Author/Editor		Penning, TM; Jin, Y; Steckelbroeck, S; Lanišnik-Rižner, T; Lewis, M
Title		Structure-function of human 3alpha-hydroxysteroid dehydrogenases: genes and proteins
Type		članek
Source		Mol Cell Endocrinol
Vol. and No.		Letnik 215
Publication year		2004
Volume		str. 63-72
Language		eng
Abstract		Four soluble human 3alpha-hydroxysteroid dehydrogenase (HSD) isoforms exist which are aldo-keto reductase (AKR) superfamily members.
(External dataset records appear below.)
$ cat config.mk
export PLATFORM = sky130hd
export DESIGN_NAME = muldiv_unit_flat
export DESIGN_NICKNAME = d
export VERILOG_FILES = /design/src/rtl/muldiv_pkg.sv /design/src/rtl/muldiv_if.sv /design/src/rtl/muldiv_step.sv /design/src/rtl/muldiv_unit.sv /design/src/flat_wrapper.sv
export SDC_FILE = /design/constraint.sdc
export NUM_CORES = 1
export LEC_CHECK = 0
export ABC_CLOCK_PERIOD_IN_PS = 10690
export BUFFER_PORTS_ARGS = -buffer_cell sky130_fd_sc_hd__buf_4
export CORE_ASPECT_RATIO = 1.5
export CORE_UTILIZATION = 50
export DETAILED_ROUTE_END_ITERATION = 16
export PLACE_DENSITY_LB_ADDON = 0.08
export SETUP_SLACK_MARGIN = 0.05
export SYNTH_ARGS = -nofsm -noshare
export SYNTH_HDL_FRONTEND = slang
export SYNTH_SLANG_ARGS = --single-unit
$ cat constraint.sdc
create_clock -name clk -period 10.69 [get_ports clk]
set_input_delay 1.6035 -clock clk [delete_from_list [all_inputs] [get_ports clk]]
set_output_delay 1.6035 -clock clk [all_outputs]
set_load 0.03 [all_outputs]
$ cat src/rtl/muldiv_pkg.sv
// Shared constants for the multiply/divide unit: funct codes, FSM states,
// iteration-step modes and the divide-by-zero LO fill value.
package muldiv_pkg;

  localparam logic [5:0] FN_MFHI  = 6'b010000;
  localparam logic [5:0] FN_MTHI  = 6'b010001;
  localparam logic [5:0] FN_MFLO  = 6'b010010;
  localparam logic [5:0] FN_MTLO  = 6'b010011;
  localparam logic [5:0] FN_MULT  = 6'b011000;
  localparam logic [5:0] FN_MULTU = 6'b011001;
  localparam logic [5:0] FN_DIV   = 6'b011010;
  localparam logic [5:0] FN_DIVU  = 6'b011011;

  // LO is filled with this bit on divide by zero, whatever the width.
  localparam logic DIVZERO_LO_BIT = 1'b1;

  typedef enum logic [1:0] {
    ST_IDLE = 2'd0,
    ST_MUL  = 2'd1,
    ST_DIV  = 2'd2,
    ST_FIX  = 2'd3
  } state_e;

  typedef enum logic {
    SM_MUL = 1'b0,
    SM_DIV = 1'b1
  } step_mode_e;

  function automatic logic is_muldiv(input logic [5:0] fn);
    return fn inside {FN_MULT, FN_MULTU, FN_DIV, FN_DIVU};
  endfunction

  function automatic logic is_known(input logic [5:0] fn);
    return is_muldiv(fn) || (fn inside {FN_MFHI, FN_MTHI, FN_MFLO, FN_MTLO});
  endfunction

endpackage

$ cat src/rtl/muldiv_if.sv
// Datapath <-> multiply/divide unit bundle: instruction in, HI/LO and
// handshake status out.
interface muldiv_if #(parameter int WIDTH = 32);
  logic             start;
  logic [5:0]       alucontrol;
  logic [WIDTH-1:0] srca;
  logic [WIDTH-1:0] srcb;
  logic             busy;
  logic             done;
  logic             stall;
  logic [WIDTH-1:0] result;
  logic [WIDTH-1:0] hi;
  logic [WIDTH-1:0] lo;

  modport master (
    output start, alucontrol, srca, srcb,
    input  busy, done, stall, result, hi, lo
  );

  modport slave (
    input  start, alucontrol, srca, srcb,
    output busy, done, stall, result, hi, lo
  );
endinterface

$ cat src/rtl/muldiv_step.sv
// One iteration of the mul/div datapath: add-accumulate for multiply,
// restoring shift-subtract (one quotient bit) for divide.
module muldiv_step
  import muldiv_pkg::*;
#(
  parameter int WIDTH = 32
) (
  input  logic [2*WIDTH-1:0] acc,
  input  logic [2*WIDTH-1:0] operand,
  input  step_mode_e         mode,
  output logic [2*WIDTH-1:0] acc_next,
  output logic               qbit
);

  logic [WIDTH:0]   rem_sh;
  logic [WIDTH-1:0] diff;

  always_comb begin
    rem_sh   = acc[2*WIDTH-1:WIDTH-1];
    // Only the low WIDTH bits matter: when the subtract succeeds the true
    // difference is below the divisor.
    diff     = rem_sh[WIDTH-1:0] - operand[WIDTH-1:0];
    qbit     = 1'b0;
    acc_next = acc + operand;
    if (mode == SM_DIV) begin
      qbit     = (rem_sh >= {1'b0, operand[WIDTH-1:0]});
      acc_next = {(qbit ? diff : rem_sh[WIDTH-1:0]), acc[WIDTH-2:0], 1'b0};
    end
  end

endmodule

$ cat src/rtl/muldiv_unit.sv
// Iterative MULT/MULTU/DIV/DIVU with architectural HI/LO and MT*/MF* access.
// Optional MULDIV_EARLY_TERM_EN: multiply finishes once the multiplier runs out.
//
//   state   | meaning
//   IDLE    | waiting; MT*/MF* serviced, mul/div accepted
//   MUL     | shift-add, one multiplier bit per edge
//   DIV     | restoring divide, one quotient bit per edge
//   FIX     | sign correction, HI/LO write, done next cycle
module muldiv_unit
  import muldiv_pkg::*;
#(
  parameter int WIDTH = 32,
  parameter int CNT_W = 6
) (
  input logic      clk,
  input logic      reset,
  muldiv_if.slave  bus
);

  state_e             state_q, state_n;
  logic [2*WIDTH-1:0] acc_q, opnd_q, step_acc, step_opnd, prod;
  logic [WIDTH-1:0]   mplr_q, hi_q, lo_q, abs_a, abs_b, quo, rem, fix_hi, fix_lo;
  logic [CNT_W-1:0]   cnt_q;
  logic               pneg_q, rneg_q, op_div_q, divzero_q, done_q;
  logic               accept, is_signed, is_div_code, sa, sb, last_iter, mul_last, step_bit;
  step_mode_e         step_mode;

  always_comb begin
    is_signed   = (bus.alucontrol == FN_MULT) || (bus.alucontrol == FN_DIV);
    is_div_code = (bus.alucontrol == FN_DIV) || (bus.alucontrol == FN_DIVU);
    sa          = is_signed & bus.srca[WIDTH-1];
    sb          = is_signed & bus.srcb[WIDTH-1];
    abs_a       = sa ? -bus.srca : bus.srca;
    abs_b       = sb ? -bus.srcb : bus.srcb;
    accept      = (state_q == ST_IDLE) && bus.start && is_muldiv(bus.alucontrol);
    last_iter   = (cnt_q == CNT_W'(WIDTH - 1));
`ifdef MULDIV_EARLY_TERM_EN
    mul_last    = last_iter || (mplr_q[WIDTH-1:1] == '0);
`else
    mul_last    = last_iter;
`endif
  end

  always_ff @(posedge clk) begin
    if (reset) state_q <= ST_IDLE;
    else       state_q <= state_n;
  end

  always_comb begin
    state_n = state_q;
    case (state_q)
      ST_IDLE: if (accept) state_n = is_div_code ? ST_DIV : ST_MUL;
      ST_MUL:  if (mul_last) state_n = ST_FIX;
      ST_DIV:  if (last_iter) state_n = ST_FIX;
      ST_FIX:  state_n = ST_IDLE;
      default: state_n = ST_IDLE;
    endcase
  end

  always_comb begin
    step_mode = (state_q == ST_DIV) ? SM_DIV : SM_MUL;
    step_opnd = ((state_q == ST_DIV) || mplr_q[0]) ? opnd_q : '0;
  end

  muldiv_step #(.WIDTH(WIDTH)) u_step (
    .acc      (acc_q),
    .operand  (step_opnd),
    .mode     (step_mode),
    .acc_next (step_acc),
    .qbit     (step_bit)
  );

  always_comb begin
    prod   = pneg_q ? -acc_q : acc_q;
    quo    = pneg_q ? -acc_q[WIDTH-1:0] : acc_q[WIDTH-1:0];
    rem    = rneg_q ? -acc_q[2*WIDTH-1:WIDTH] : acc_q[2*WIDTH-1:WIDTH];
    fix_hi = prod[2*WIDTH-1:WIDTH];
    fix_lo = prod[WIDTH-1:0];
    if (op_div_q) begin
      fix_hi = rem;
      fix_lo = divzero_q ? {WIDTH{DIVZERO_LO_BIT}} : quo;
    end
  end

  always_ff @(posedge clk) begin
    if (reset) begin
      acc_q     <= '0;
      opnd_q    <= '0;
      mplr_q    <= '0;
      hi_q      <= '0;
      lo_q      <= '0;
      cnt_q     <= '0;
      pneg_q    <= 1'b0;
      rneg_q    <= 1'b0;
      op_div_q  <= 1'b0;
      divzero_q <= 1'b0;
      done_q    <= 1'b0;
    end else begin
      done_q <= (state_q == ST_FIX);
      case (state_q)
        ST_IDLE: begin
          if (accept) begin
            cnt_q     <= '0;
            pneg_q    <= sa ^ sb;
            rneg_q    <= sa;
            op_div_q  <= is_div_code;
            divzero_q <= (bus.srcb == '0);
            if (is_div_code) begin
              acc_q  <= {{WIDTH{1'b0}}, abs_a};
              opnd_q <= {{WIDTH{1'b0}}, abs_b};
              mplr_q <= '0;
            end else begin
              acc_q  <= '0;
              opnd_q <= {{WIDTH{1'b0}}, abs_a};
              mplr_q <= abs_b;
            end
          end else if (bus.start && (bus.alucontrol == FN_MTHI)) begin
            hi_q <= bus.srca;
          end else if (bus.start && (bus.alucontrol == FN_MTLO)) begin
            lo_q <= bus.srca;
          end
        end
        ST_MUL, ST_DIV: begin
          acc_q  <= {step_acc[2*WIDTH-1:1], (state_q == ST_DIV) ? step_bit : step_acc[0]};
          opnd_q <= (state_q == ST_MUL) ? (opnd_q << 1) : opnd_q;
          mplr_q <= mplr_q >> 1;
          cnt_q  <= cnt_q + 1'b1;
        end
        ST_FIX: begin
          hi_q <= fix_hi;
          lo_q <= fix_lo;
        end
        default: ;
      endcase
    end
  end

  always_comb begin
    bus.busy   = (state_q != ST_IDLE);
    bus.done   = done_q;
    bus.stall  = bus.start && (state_q != ST_IDLE) && is_known(bus.alucontrol);
    bus.hi     = hi_q;
    bus.lo     = lo_q;
    bus.result = '0;
    if (bus.alucontrol == FN_MFHI)      bus.result = hi_q;
    else if (bus.alucontrol == FN_MFLO) bus.result = lo_q;
  end

endmodule

$ cat src/flat_wrapper.sv
// flat-port wrapper written by rule: the top's interface ports become plain ports
module muldiv_unit_flat import muldiv_pkg::*;
#(
  parameter int WIDTH = 32,
  parameter int CNT_W = 6
)
  (clk, reset, bus_start, bus_alucontrol, bus_srca, bus_srcb, bus_busy, bus_done, bus_stall, bus_result, bus_hi, bus_lo);
  muldiv_if #(.WIDTH(WIDTH)) bus_i ();
  input logic clk;
  input logic reset;
  input wire logic [$bits(bus_i.start)-1:0] bus_start;
  input wire logic [$bits(bus_i.alucontrol)-1:0] bus_alucontrol;
  input wire logic [$bits(bus_i.srca)-1:0] bus_srca;
  input wire logic [$bits(bus_i.srcb)-1:0] bus_srcb;
  output wire logic [$bits(bus_i.busy)-1:0] bus_busy;
  output wire logic [$bits(bus_i.done)-1:0] bus_done;
  output wire logic [$bits(bus_i.stall)-1:0] bus_stall;
  output wire logic [$bits(bus_i.result)-1:0] bus_result;
  output wire logic [$bits(bus_i.hi)-1:0] bus_hi;
  output wire logic [$bits(bus_i.lo)-1:0] bus_lo;
  assign bus_i.start = bus_start;
  assign bus_i.alucontrol = bus_alucontrol;
  assign bus_i.srca = bus_srca;
  assign bus_i.srcb = bus_srcb;
  assign bus_busy = bus_i.busy;
  assign bus_done = bus_i.done;
  assign bus_stall = bus_i.stall;
  assign bus_result = bus_i.result;
  assign bus_hi = bus_i.hi;
  assign bus_lo = bus_i.lo;
  muldiv_unit #(.WIDTH(WIDTH), .CNT_W(CNT_W)) u_core (.clk(clk), .reset(reset), .bus(bus_i));
endmodule
==> flow_metrics.tcl <==
set metrics [dict create \
    worstPathMaxFanout 65 \
    rows 89 \
    syn_to_final_growth_pct 12.2 \
    cts-resized-gates 0 \
    worst_ep_arrival_time_ps 6180 \
    synthDominantCellAreaShare 0.239 \
    wirelength_mm 83.0 \
    grt_max_degree 100 \
    leakagePower_nw 9.17 \
    clkTransAtPathRegs_ps 70 \
    die_area_um2 40500 \
    synth_common_cells "360 x nor2_1, 324 x nand2_1, 240 x a21oi_1" \
    fin_skew_ps 17.3 \
    syn_area_per_cell_um2 7.18 \
    port_buffers 171 \
    start_util 0.506 \
    ys_warn_count 0 \
    cts_root_buf "clkbuf_16" \
    grt_pass1_wl_mm 123 \
    synth-async-reset-ratio 0 \
    numCtsBuffers 27 \
    synthCells 2763 \
    yosys.cell_types.count 91 \
    end_kind "flip-flop" \
    fin_setup_tns_ps 0 \
    final.min_clock_period_ps 5650 \
    clockBufferDepth 3 \
    irDropWorstVdd_mv 0.299 \
    rr_worst_depth 18 \
    synthMostInstantiatedCell "nor2_1" \
    finalHoldViolations 0 \
    fmax_mhz 177 \
    dp_hpwl_mm 64.0 \
    hold_class "flip-flop to flip-flop" \
    die-width_um 165 \
    fin_crit_sh 0.528 \
    die_y_um 246 \
    cts.htree.levels 1 \
    yosys.area.top_type "dfxtp_1" \
    dp_cells 3281 \
    status "complete, no violations" \
    setup.worst_path.start_class "flip-flop" \
    final_nets 2988 \
    grt_pass1_vias 20600 \
    clock_sinks 237 \
    slew_headroom 0.155 \
    max_cap_viol_count 0 \
    synth-edff-count 0 \
    post_cts_buffers 0 \
    vias_per_cell 6.49 \
    dr_total_vias 21600 \
    finalNonFillerCells 3330 \
    core-area_um2 39200 \
    synth_fp_nets 2941 \
    ios 172 \
    dr.pass1.iters 8 \
    clk_latency_ps 590 \
    antenna_cells 0 \
    min_path_cells 2 \
    drt-initial-drc-count 2198 \
    cts_hold_buf 0 \
    worst_pin_slew_ps 1270 \
    antenna_found_initial 1 \
    ys_seq_elements 237 \
    grt_overflow_total 0 \
    antenna_left 0 \
    route.detailed.drc 0 \
    ys_top_cells_by_area "dfxtp_1 24%, nor2_1 6.8%, ha_1 6.5%" \
    total_power_w 0.00568 \
    crit_type "flip-flop to flip-flop" \
    rsz0062_at_grt "false" \
    syn_area_um2 19800 \
    p_per_area_nw_per_um2 255 \
    crit_required_ps 11220 \
    synthFlopType "dfxtp_1" \
    tritoncts "done" \
    gp_congestion 1.05 \
    wl_per_cell_um 24.9 \
    ys_seq_area_frac 0.239 \
    grt_use_total 0.403 \
    layout-drive-gt1-share 0.111 \
    drv_slew 0 \
    setup_viol 0 \
]
layer usage:
metal  share of wire  track usage  vias to the layer above
li1                -            -                    10100
met1            0.36        0.434                    10300
met2            0.48        0.686                      950
met3           0.058       0.0510                      355
met4            0.10        0.355                        0
met5               0            0                        -
cells in the final DEF (no fill, tap or decap), types with 10 or more instances in the layout:
cell type  instances
clkbuf_16         27
o41ai_1           15
a311oi_1          12
nand2_1          323
or3_1             18
a22oi_1           43
o21bai_1          21
and3_1            17
nand3_1           41
nor4_1            14
inv_1             77
dfxtp_1          237
ha_1             100
a221oi_1          21
nor3_1            81
or2_2             12
xor2_1            91
o221ai_1          39
mux2i_1           58
and2_1            47
nand4_1           33
or4_1             10
xnor2_1          110
a21o_1            41
o31ai_1           18
nand2b_1          14
o21ai_0          197
a31oi_1           22
a21oi_1          238
nor2_1           360
o211ai_1          50
buf_4            205
a211oi_1          76
registers in the layout, summed over array words and instances, names as in the netlist:
name / count
u_core.cnt_q: 6
u_core.op_div_q: 1
u_core.acc_q: 64
u_core.bus.lo: 32
u_core.divzero_q: 1
u_core.mplr_q: 32
u_core.state_q: 2
u_core.bus.hi: 32
u_core.rneg_q: 1
u_core.bus.done: 1
u_core.opnd_q: 64
u_core.pneg_q: 1
cell type report:
| type | instances | area (µm²) |
|---|---|---|
| fillers | 3865 | 16900 |
| multi-input cells | 2260 | 14100 |
| flip-flops and latches | 237 | 4740 |
| repair buffers | 206 | 1550 |
| clock buffers | 36 | 769 |
| well taps | 500 | 626 |
| inverters | 78 | 293 |
| clock inverters | 13 | 155 |
cell families (layout without fill, tap and decap cells):
family / after synthesis / count (layout) / share of synthesized area
buf+inv: 266 / 333 / 0.0518
flops: 237 / 237 / 0.239
mux: 61 / 61 / 0.0310
fa+ha+maj: 105 / 105 / 0.0670
compound gates: 872 / 872 / 0.286
simple gates: 1021 / 1021 / 0.236
xor+xnor: 201 / 201 / 0.0887
where the power goes:
group	switching (W)	internal, W	total, W
clock network	0.000430	0.000577	0.00101
logic	0.00229	0.00106	0.00335
registers	0.000247	0.00108	0.00133
worst max-delay path, cell delays in order, from the launching register on:
cell and delay (ps):
dfxtp_1 330, inv_1 130, ha_2 180, buf_4 220, or2_2 160, buf_4 550
nand2_1 190, ha_1 390, a21o_1 210, or3_1 330, o21ai_2 180, a211oi_1 120
or2_1 340, a211oi_4 960, buf_4 450, o41ai_1 160, a311oi_2 260, nor4b_1 250
nand4b_1 140
worst paths after layout:
| path | startpoint | to | slack, ps |
|---|---|---|---|
| setup / recovery | u_core.state_q[0] | u_core.acc_q[63] | 5040 |
| hold / removal | u_core.bus.lo[18] | u_core.bus.lo[18] | 470 |
| setup reg to reg | u_core.state_q[0] | u_core.acc_q[63] | 5040 |
| hold reg to reg | u_core.bus.lo[18] | u_core.bus.lo[18] | 470 |
metrics by stage:
step	util	setup slack, ps	cell area, µm²	hold slack (ps)
detailed placement	0.544	5100	21300	468
global placement	0.544	5190	21300	461
floorplan	-	5940	19800	432
CTS	0.568	5050	22300	474
global route	0.568	4710	22300	492
finish	0.568	5040	22300	474
(Power assumes the default switching activity.)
They share 86% sequence identity and correspond to: AKR1C1 (20alpha(3alpha)-HSD); AKR1C2 (type 3 3alpha-HSD and bile-acid binding protein); AKR1C3 (type 2 3alpha-HSD and type 5 17beta-HSD); and AKR1C4 (type 1 3alpha-HSD). Each of the homogeneous recombinant enzymes are plastic and display 3-, 17- and 20-ketosteroid reductase and 3alpha- 17beta- and 20alpha-hydroxysteroid oxidase activities with different kcat/Km ratios in vitro. The crystal structure of the AKR1C2 NADP+ ursodeoxycholate complex provides an explanation for this functional plasticity. Ursodeoxycholate is bound backwards (D-ring in the A-ring position) and upside down (beta-face of steroid inverted) relative to the position of 3-ketosteroids in the related rat liver 3alpha-HSD (AKR1C9) structure. Transient transfection indicates that in COS-1 cells, AKR1C enzymes function as ketosteroid reductases due to potent inhibition of their oxidase activity by NADPH. By acting as ketosteroid reductases they may regulate the occupancy of the androgen, estrogen and progesterone receptors. RT-PCR showed that AKRs are discretely localized. AKR1C4 is virtually liver specific, while AKR1C2 and AKR1C3 are dominantly expressed in prostate and mammary gland. AKR1C genes are highly conserved in structure and may be transcriptionally regulated by steroid hormones and stress.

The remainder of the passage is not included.